▶ [Aim of the exercise]:
Please output exactly the lines from the one containing "export DETAILED_ROUTE_END_ITERATION = 6" through the last line of the records, both included.

··· Input records ···

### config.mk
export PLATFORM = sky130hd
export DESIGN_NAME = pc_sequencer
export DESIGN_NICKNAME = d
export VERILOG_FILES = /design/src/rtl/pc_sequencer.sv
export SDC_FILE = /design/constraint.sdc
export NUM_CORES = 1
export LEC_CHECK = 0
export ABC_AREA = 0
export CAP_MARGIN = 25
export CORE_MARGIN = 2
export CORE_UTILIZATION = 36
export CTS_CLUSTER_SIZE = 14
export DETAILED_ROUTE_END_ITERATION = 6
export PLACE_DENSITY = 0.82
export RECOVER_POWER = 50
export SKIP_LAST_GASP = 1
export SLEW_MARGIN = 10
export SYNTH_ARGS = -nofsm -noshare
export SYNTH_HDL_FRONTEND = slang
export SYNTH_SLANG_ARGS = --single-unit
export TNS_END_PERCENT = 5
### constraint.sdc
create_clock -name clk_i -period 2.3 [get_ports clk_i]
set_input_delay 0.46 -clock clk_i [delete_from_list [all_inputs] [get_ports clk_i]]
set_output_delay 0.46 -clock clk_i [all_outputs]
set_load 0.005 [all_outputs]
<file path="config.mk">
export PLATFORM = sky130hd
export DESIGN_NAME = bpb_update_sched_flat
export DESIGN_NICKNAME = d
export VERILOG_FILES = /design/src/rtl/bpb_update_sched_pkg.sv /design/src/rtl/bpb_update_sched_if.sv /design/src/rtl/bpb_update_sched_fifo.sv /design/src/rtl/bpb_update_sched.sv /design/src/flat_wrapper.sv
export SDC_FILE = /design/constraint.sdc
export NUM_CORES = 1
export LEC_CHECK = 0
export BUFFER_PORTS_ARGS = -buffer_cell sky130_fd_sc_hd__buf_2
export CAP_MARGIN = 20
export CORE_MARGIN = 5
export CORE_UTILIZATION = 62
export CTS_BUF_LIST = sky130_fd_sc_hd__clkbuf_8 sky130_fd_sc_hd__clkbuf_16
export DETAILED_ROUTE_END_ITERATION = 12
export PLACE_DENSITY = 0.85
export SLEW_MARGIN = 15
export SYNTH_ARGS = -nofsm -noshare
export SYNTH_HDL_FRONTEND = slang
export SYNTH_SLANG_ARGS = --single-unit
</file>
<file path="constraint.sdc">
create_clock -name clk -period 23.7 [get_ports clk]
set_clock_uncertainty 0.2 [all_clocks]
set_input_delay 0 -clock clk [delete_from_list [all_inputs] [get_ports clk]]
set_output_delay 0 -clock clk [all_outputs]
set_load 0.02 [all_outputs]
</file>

···

▶ [Exercise response]:
export DETAILED_ROUTE_END_ITERATION = 6
export PLACE_DENSITY = 0.82
export RECOVER_POWER = 50
export SKIP_LAST_GASP = 1
export SLEW_MARGIN = 10
export SYNTH_ARGS = -nofsm -noshare
export SYNTH_HDL_FRONTEND = slang
export SYNTH_SLANG_ARGS = --single-unit
export TNS_END_PERCENT = 5
### constraint.sdc
create_clock -name clk_i -period 2.3 [get_ports clk_i]
set_input_delay 0.46 -clock clk_i [delete_from_list [all_inputs] [get_ports clk_i]]
set_output_delay 0.46 -clock clk_i [all_outputs]
set_load 0.005 [all_outputs]
<file path="config.mk">
export PLATFORM = sky130hd
export DESIGN_NAME = bpb_update_sched_flat
export DESIGN_NICKNAME = d
export VERILOG_FILES = /design/src/rtl/bpb_update_sched_pkg.sv /design/src/rtl/bpb_update_sched_if.sv /design/src/rtl/bpb_update_sched_fifo.sv /design/src/rtl/bpb_update_sched.sv /design/src/flat_wrapper.sv
export SDC_FILE = /design/constraint.sdc
export NUM_CORES = 1
export LEC_CHECK = 0
export BUFFER_PORTS_ARGS = -buffer_cell sky130_fd_sc_hd__buf_2
export CAP_MARGIN = 20
export CORE_MARGIN = 5
export CORE_UTILIZATION = 62
export CTS_BUF_LIST = sky130_fd_sc_hd__clkbuf_8 sky130_fd_sc_hd__clkbuf_16
export DETAILED_ROUTE_END_ITERATION = 12
export PLACE_DENSITY = 0.85
export SLEW_MARGIN = 15
export SYNTH_ARGS = -nofsm -noshare
export SYNTH_HDL_FRONTEND = slang
export SYNTH_SLANG_ARGS = --single-unit
</file>
<file path="constraint.sdc">
create_clock -name clk -period 23.7 [get_ports clk]
set_clock_uncertainty 0.2 [all_clocks]
set_input_delay 0 -clock clk [delete_from_list [all_inputs] [get_ports clk]]
set_output_delay 0 -clock clk [all_outputs]
set_load 0.02 [all_outputs]
</file>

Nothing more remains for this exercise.